Bitcoin has stabilized around the $8,600-mark hours after a ferocious sell-off led on BitMEX saw price decline more than 13 percent, liquidating more than six hundred million long contracts on the Seychelles-based exchange, according to data on Datamish.com.
The decline, Bitcoin’s largest intraday plunge in months, saw the largest cryptocurrency by market capitalization shed 13.5 percent in USD in under two hours starting at around 18:00 U.T.C. and ultimately seeing the coin go as low as $8,200 by 19:30.
The sentiment seems largely unchanged after the drop, however, with the Crypto Fear & Greed Index, an aggregation of various sentiment indicators, indicating a slight move towards fear.
BitMEX liquidations to blame?
A confusion of theories have surfaced to explain the cause of the savage decline, yet a compelling one is that it was fuelled—perhaps not started—by a series of liquidations and margin calls on 100x leverage crypto derivatives giant BitMEX.
As Bitcoin broke out of its monthslong consolidation between $9,300 and $10,950 to the downside (denoted below by red lines), the leveraged long positions would have outrun their margin and been liquidated—effectively creating a waterfall of market sell orders forced by the platform, and exacerbating the decline.

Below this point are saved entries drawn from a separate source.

<file path="config.mk">
export PLATFORM = sky130hd
export DESIGN_NAME = ad7606_ctrl
export DESIGN_NICKNAME = d
export VERILOG_FILES = /design/src/design/ad7606_pkg.sv /design/src/design/ad7606_ctrl.sv /design/src/design/chip_reset_gen.sv /design/src/design/conv_sequencer.sv /design/src/design/input_sync.sv /design/src/design/parallel_reader.sv
export SDC_FILE = /design/constraint.sdc
export NUM_CORES = 1
export LEC_CHECK = 0
export BUFFER_PORTS_ARGS = -buffer_cell sky130_fd_sc_hd__buf_2
export CORE_UTILIZATION = 30
export CTS_BUF_LIST = sky130_fd_sc_hd__clkbuf_8
export CTS_CLUSTER_DIAMETER = 50
export DETAILED_ROUTE_END_ITERATION = 16
export GPL_TIMING_DRIVEN = 0
export HOLD_SLACK_MARGIN = 0.03
export SLEW_MARGIN = 20
export SYNTH_ARGS = -nofsm -noshare
export SYNTH_HDL_FRONTEND = slang
export SYNTH_SLANG_ARGS = --single-unit
</file>
<file path="constraint.sdc">
create_clock -name usr_clk -period 2.77 [get_ports usr_clk]
set_input_delay 0.277 -clock usr_clk [delete_from_list [all_inputs] [get_ports usr_clk]]
set_output_delay 0.277 -clock usr_clk [all_outputs]
set_load 0.02 [all_outputs]
</file>
<file path="src/design/ad7606_pkg.sv">
// ******************************
// shared types for the ad7606 parallel controller.
// tick counts are 8 bits; keep timing parameters below 255 clocks.
// ******************************
`default_nettype none

package ad7606_pkg;

    localparam int num_channels = 8;                // v1..v8.

    typedef logic [15:0] sample_t;                  // one conversion word.
    typedef logic [3:0]  chan_idx_t;                // must reach 8 for end of read.
    typedef logic [7:0]  tick_t;                    // delay and timeout counts.

    typedef enum logic [2:0] {
        seq_idle, seq_convst_low, seq_busy_rise_wait, seq_busy_fall_wait, seq_reading
    } seq_state_t;

    typedef enum logic [2:0] {
        rd_idle, rd_high, rd_data_settle, rd_capture, rd_low_hold
    } read_state_t;

    typedef enum logic [1:0] {
        rst_pulse_start, rst_pulse_high, rst_done
    } rst_state_t;

    // ns to clock ticks, with two extra ticks of margin.
    function automatic int ns_to_ticks(input int t_ns, input int period_ns);
        return t_ns / period_ns + 2;
    endfunction

endpackage

`default_nettype wire

</file>
<file path="src/design/ad7606_ctrl.sv">
// ******************************
// parallel read mode only; range, os, par/ser and stby# are strapped on board.
// hold usr_trigger low until usr_reset_done is high.
// ******************************
`timescale 1ns/1ps
`default_nettype none

module ad7606_ctrl #(
    parameter int clk_period_ns     = 20,   // usr_clk period.
    parameter int t_reset_ns        = 50,   // reset pulse width.
    parameter int t1_ns             = 40,   // convst high to busy high.
    parameter int t2_ns             = 25,   // min convst low.
    parameter int t10_ns            = 25,   // rd# low time.
    parameter int t11_ns            = 15,   // rd# high time.
    parameter int t14_ns            = 25,   // rd# low to data valid.
    parameter int busy_max_ns       = 200,  // busy timeout.
    parameter int first_data_max_ns = 200   // firstdata timeout.
) (
    input  wire                   usr_clk,
    input  wire                   usr_rst,
    input  wire                   usr_trigger,
    output ad7606_pkg::sample_t   usr_channel [ad7606_pkg::num_channels],
    output logic                  usr_complete,
    output logic                  usr_error,
    output logic                  usr_sampling,
    output logic                  usr_reset_done,
    input  wire                   hw_busy,
    input  wire                   hw_first_data,
    input  wire ad7606_pkg::sample_t hw_data,
    output logic                  hw_convst,
    output logic                  hw_rd,
    output logic                  hw_cs,
    output logic                  hw_reset
);
    import ad7606_pkg::*;

    // ******************************
    // timing in clock ticks.
    // ******************************
    localparam tick_t t_reset_ticks   = tick_t'(ns_to_ticks(t_reset_ns, clk_period_ns));
    localparam tick_t t1_ticks        = tick_t'(ns_to_ticks(t1_ns, clk_period_ns));
    localparam tick_t t2_ticks        = tick_t'(ns_to_ticks(t2_ns, clk_period_ns));
    localparam tick_t t10_ticks       = tick_t'(ns_to_ticks(t10_ns, clk_period_ns));
    localparam tick_t t11_ticks       = tick_t'(ns_to_ticks(t11_ns, clk_period_ns));
    localparam tick_t t14_ticks       = tick_t'(ns_to_ticks(t14_ns, clk_period_ns));
    localparam tick_t busy_max_ticks  = tick_t'(ns_to_ticks(busy_max_ns, clk_period_ns));
    localparam tick_t fd_max_ticks    = tick_t'(ns_to_ticks(first_data_max_ns, clk_period_ns));

    logic trigger_rise;                     // one cycle pulse.
    logic busy_s;                           // synced busy.
    logic first_data_s;                     // synced firstdata.
    logic read_start;                       // sequencer to reader.
    logic read_done;                        // all words captured.
    logic read_err;                         // firstdata timeout.

    input_sync u_input_sync (
        .usr_clk, .usr_rst, .usr_trigger, .hw_busy, .hw_first_data,
        .trigger_rise, .busy_s, .first_data_s
    );

    chip_reset_gen #(.t_reset_ticks(t_reset_ticks)) u_chip_reset_gen (
        .usr_clk, .usr_rst, .hw_reset, .reset_done(usr_reset_done)
    );

    conv_sequencer #(
        .t1_ticks(t1_ticks), .t2_ticks(t2_ticks), .busy_max_ticks(busy_max_ticks)
    ) u_conv_sequencer (
        .usr_clk, .usr_rst, .trigger_rise, .reset_done(usr_reset_done), .busy_s,
        .read_done, .read_err, .hw_convst, .hw_cs, .read_start,
        .usr_complete, .usr_error, .usr_sampling
    );

    parallel_reader #(
        .t10_ticks(t10_ticks), .t11_ticks(t11_ticks), .t14_ticks(t14_ticks),
        .first_data_max_ticks(fd_max_ticks)
    ) u_parallel_reader (
        .usr_clk, .usr_rst, .read_start, .first_data_s, .hw_data,
        .hw_rd, .usr_channel, .read_done, .read_err
    );

endmodule

`default_nettype wire

</file>
<file path="src/design/chip_reset_gen.sv">
// ******************************
// one reset pulse of t_reset_ticks + 1 clocks per user reset.
// ******************************
`timescale 1ns/1ps
`default_nettype none

module chip_reset_gen #(
    parameter ad7606_pkg::tick_t t_reset_ticks = 8'd4
) (
    input  wire  usr_clk,
    input  wire  usr_rst,
    output logic hw_reset,
    output logic reset_done
);
    import ad7606_pkg::*;

    rst_state_t state;
    tick_t      cnt;                        // pulse width counter.

    always_ff @(posedge usr_clk or negedge usr_rst) begin
        if (!usr_rst) begin
            state      <= rst_pulse_start;
            cnt        <= '0;
            hw_reset   <= 1'b0;
            reset_done <= 1'b0;
        end else begin
            case (state)
                rst_pulse_start: begin
                    hw_reset <= 1'b1;       // pulse starts.
                    cnt      <= '0;
                    state    <= rst_pulse_high;
                end
                rst_pulse_high: begin
                    if (cnt >= t_reset_ticks) begin
                        hw_reset <= 1'b0;   // end of pulse.
                        state    <= rst_done;
                    end else begin
                        cnt <= cnt + tick_t'(1);
                    end
                end
                rst_done: reset_done <= 1'b1;    // held until next reset.
                default:  state <= rst_done;
            endcase
        end
    end

endmodule

`default_nettype wire

</file>
<file path="src/design/conv_sequencer.sv">
// ******************************
// triggers while a sample runs are dropped.
// owns cs# for the whole sample and the user status flags.
// ******************************
`timescale 1ns/1ps
`default_nettype none

module conv_sequencer #(
    parameter ad7606_pkg::tick_t t1_ticks       = 8'd4,
    parameter ad7606_pkg::tick_t t2_ticks       = 8'd3,
    parameter ad7606_pkg::tick_t busy_max_ticks = 8'd12
) (
    input  wire  usr_clk,
    input  wire  usr_rst,
    input  wire  trigger_rise,
    input  wire  reset_done,
    input  wire  busy_s,
    input  wire  read_done,
    input  wire  read_err,
    output logic hw_convst,
    output logic hw_cs,
    output logic read_start,
    output logic usr_complete,
    output logic usr_error,
    output logic usr_sampling
);
    import ad7606_pkg::*;

    seq_state_t state;
    tick_t      cnt;                        // delay and busy timeout.

    // ******************************
    // main sequence
    // ******************************
    always_ff @(posedge usr_clk or negedge usr_rst) begin
        if (!usr_rst) begin
            state        <= seq_idle;
            cnt          <= '0;
            hw_convst    <= 1'b1;
            hw_cs        <= 1'b1;
            read_start   <= 1'b0;
            usr_complete <= 1'b0;
            usr_error    <= 1'b0;
            usr_sampling <= 1'b0;
        end else begin
            read_start <= 1'b0;             // single cycle pulse.
            case (state)
                seq_idle: begin
                    if (trigger_rise && reset_done) begin
                        hw_cs        <= 1'b0;   // held low until sample ends.
                        hw_convst    <= 1'b0;   // start conversion.
                        usr_sampling <= 1'b1;
                        usr_complete <= 1'b0;
                        usr_error    <= 1'b0;
                        cnt          <= '0;
                        state        <= seq_convst_low;
                    end
                end
                seq_convst_low: begin
                    if (cnt >= t2_ticks) begin
                        hw_convst <= 1'b1;
                        cnt       <= '0;
                        state     <= seq_busy_rise_wait;
                    end else begin
                        cnt <= cnt + tick_t'(1);
                    end
                end
                seq_busy_rise_wait: begin
                    // give busy time to go high.
                    if (cnt >= t1_ticks) begin
                        cnt   <= '0;
                        state <= seq_busy_fall_wait;
                    end else begin
                        cnt <= cnt + tick_t'(1);
                    end
                end
                seq_busy_fall_wait: begin
                    if (!busy_s) begin
                        read_start <= 1'b1;     // conversion finished.
                        state      <= seq_reading;
                    end else if (cnt >= busy_max_ticks) begin
                        hw_cs        <= 1'b1;   // busy stuck.
                        usr_sampling <= 1'b0;
                        usr_complete <= 1'b1;
                        usr_error    <= 1'b1;
                        state        <= seq_idle;
                    end else begin
                        cnt <= cnt + tick_t'(1);
                    end
                end
                seq_reading: begin
                    if (read_done || read_err) begin
                        hw_cs        <= 1'b1;
                        usr_sampling <= 1'b0;
                        usr_complete <= 1'b1;
                        usr_error    <= read_err;
                        state        <= seq_idle;
                    end
                end
                default: state <= seq_idle;
            endcase
        end
    end

endmodule

`default_nettype wire

</file>
<file path="src/design/input_sync.sv">
// ******************************
// two flop synchronizers; all outputs lag their pins by two clocks.
// ******************************
`timescale 1ns/1ps
`default_nettype none

module input_sync (
    input  wire  usr_clk,
    input  wire  usr_rst,
    input  wire  usr_trigger,
    input  wire  hw_busy,
    input  wire  hw_first_data,
    output logic trigger_rise,
    output logic busy_s,
    output logic first_data_s
);
    logic [2:0] trig_hist;                  // [0] newest.
    logic [1:0] busy_sync;
    logic [1:0] fd_sync;

    always_ff @(posedge usr_clk or negedge usr_rst) begin
        if (!usr_rst) begin
            trig_hist <= 3'b000;
            busy_sync <= 2'b11;             // busy reads as converting.
            fd_sync   <= 2'b00;
        end else begin
            trig_hist <= {trig_hist[1:0], usr_trigger};
            busy_sync <= {busy_sync[0], hw_busy};
            fd_sync   <= {fd_sync[0], hw_first_data};
        end
    end

    assign trigger_rise = trig_hist[1] & ~trig_hist[2];    // rising edge.
    assign busy_s       = busy_sync[1];
    assign first_data_s = fd_sync[1];

endmodule

`default_nettype wire

</file>
<file path="src/design/parallel_reader.sv">
// ******************************
// reads num_channels words per read_start; firstdata needed on word 0.
// on a firstdata timeout no channel register changes.
// ******************************
`timescale 1ns/1ps
`default_nettype none

module parallel_reader #(
    parameter ad7606_pkg::tick_t t10_ticks            = 8'd3,
    parameter ad7606_pkg::tick_t t11_ticks            = 8'd2,
    parameter ad7606_pkg::tick_t t14_ticks            = 8'd3,
    parameter ad7606_pkg::tick_t first_data_max_ticks = 8'd12
) (
    input  wire                      usr_clk,
    input  wire                      usr_rst,
    input  wire                      read_start,
    input  wire                      first_data_s,
    input  wire ad7606_pkg::sample_t hw_data,
    output logic                     hw_rd,
    output ad7606_pkg::sample_t      usr_channel [ad7606_pkg::num_channels],
    output logic                     read_done,
    output logic                     read_err
);
    import ad7606_pkg::*;

    localparam int idx_w = $clog2(num_channels);   // register select width.

    read_state_t state;
    chan_idx_t   idx;                       // next channel to capture.
    tick_t       cnt;                       // strobe timing and timeout.

    // ******************************
    // rd# strobes and capture
    // ******************************
    always_ff @(posedge usr_clk or negedge usr_rst) begin
        if (!usr_rst) begin
            state       <= rd_idle;
            idx         <= '0;
            cnt         <= '0;
            hw_rd       <= 1'b1;
            read_done   <= 1'b0;
            read_err    <= 1'b0;
            usr_channel <= '{default: '0};
        end else begin
            read_done <= 1'b0;
            read_err  <= 1'b0;
            case (state)
                rd_idle: begin
                    if (read_start) begin
                        idx   <= '0;
                        cnt   <= '0;
                        hw_rd <= 1'b1;
                        state <= rd_high;
                    end
                end
                rd_high: begin
                    if (cnt >= t11_ticks - tick_t'(1)) begin
                        hw_rd <= 1'b0;      // falling edge, chip drives bus.
                        cnt   <= '0;
                        state <= rd_data_settle;
                    end else begin
                        cnt <= cnt + tick_t'(1);
                    end
                end
                rd_data_settle: begin
                    if (cnt >= t14_ticks - tick_t'(1)) begin
                        cnt   <= '0;
                        state <= rd_capture;
                    end else begin
                        cnt <= cnt + tick_t'(1);
                    end
                end
                rd_capture: begin
                    if (idx == '0 && !first_data_s) begin
                        // word 0 must carry firstdata.
                        if (cnt >= first_data_max_ticks) begin
                            read_err <= 1'b1;
                            hw_rd    <= 1'b1;
                            state    <= rd_idle;
                        end else begin
                            cnt <= cnt + tick_t'(1);
                        end
                    end else begin
                        usr_channel[idx[idx_w-1:0]] <= hw_data;
                        idx   <= idx + chan_idx_t'(1);
                        cnt   <= '0;
                        state <= rd_low_hold;
                    end
                end
                rd_low_hold: begin
                    if (cnt >= t10_ticks - tick_t'(1)) begin
                        hw_rd <= 1'b1;      // end of strobe.
                        cnt   <= '0;
                        if (idx == chan_idx_t'(num_channels)) begin
                            read_done <= 1'b1;
                            state     <= rd_idle;
                        end else begin
                            state <= rd_high;
                        end
                    end else begin
                        cnt <= cnt + tick_t'(1);
                    end
                end
                default: state <= rd_idle;
            endcase
        end
    end

endmodule

`default_nettype wire

</file>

The data seems to indicate as much. BitMEX saw volumes worth $2.5 billion during the sell-off, ultimately making the day one of the exchange’s biggest trading days in months, and seeing almost 6 percent of all long liquidations to date this year occur during the two-hour window.
Concerns that leveraged derivatives exchanges such as BitMEX can collapse Bitcoin’s price in this fashion have circulated for years and have apparently inspired a number of non-leveraged initiatives, perhaps most topically Bakkt’s just-launched futures product.
As reported previously by CryptoSlate, Monday, the first day of Bakkt’s physically delivered contract, saw a fraction of the debut of its leveraged, cash-settled competitor, the CME Bitcoin futures contract.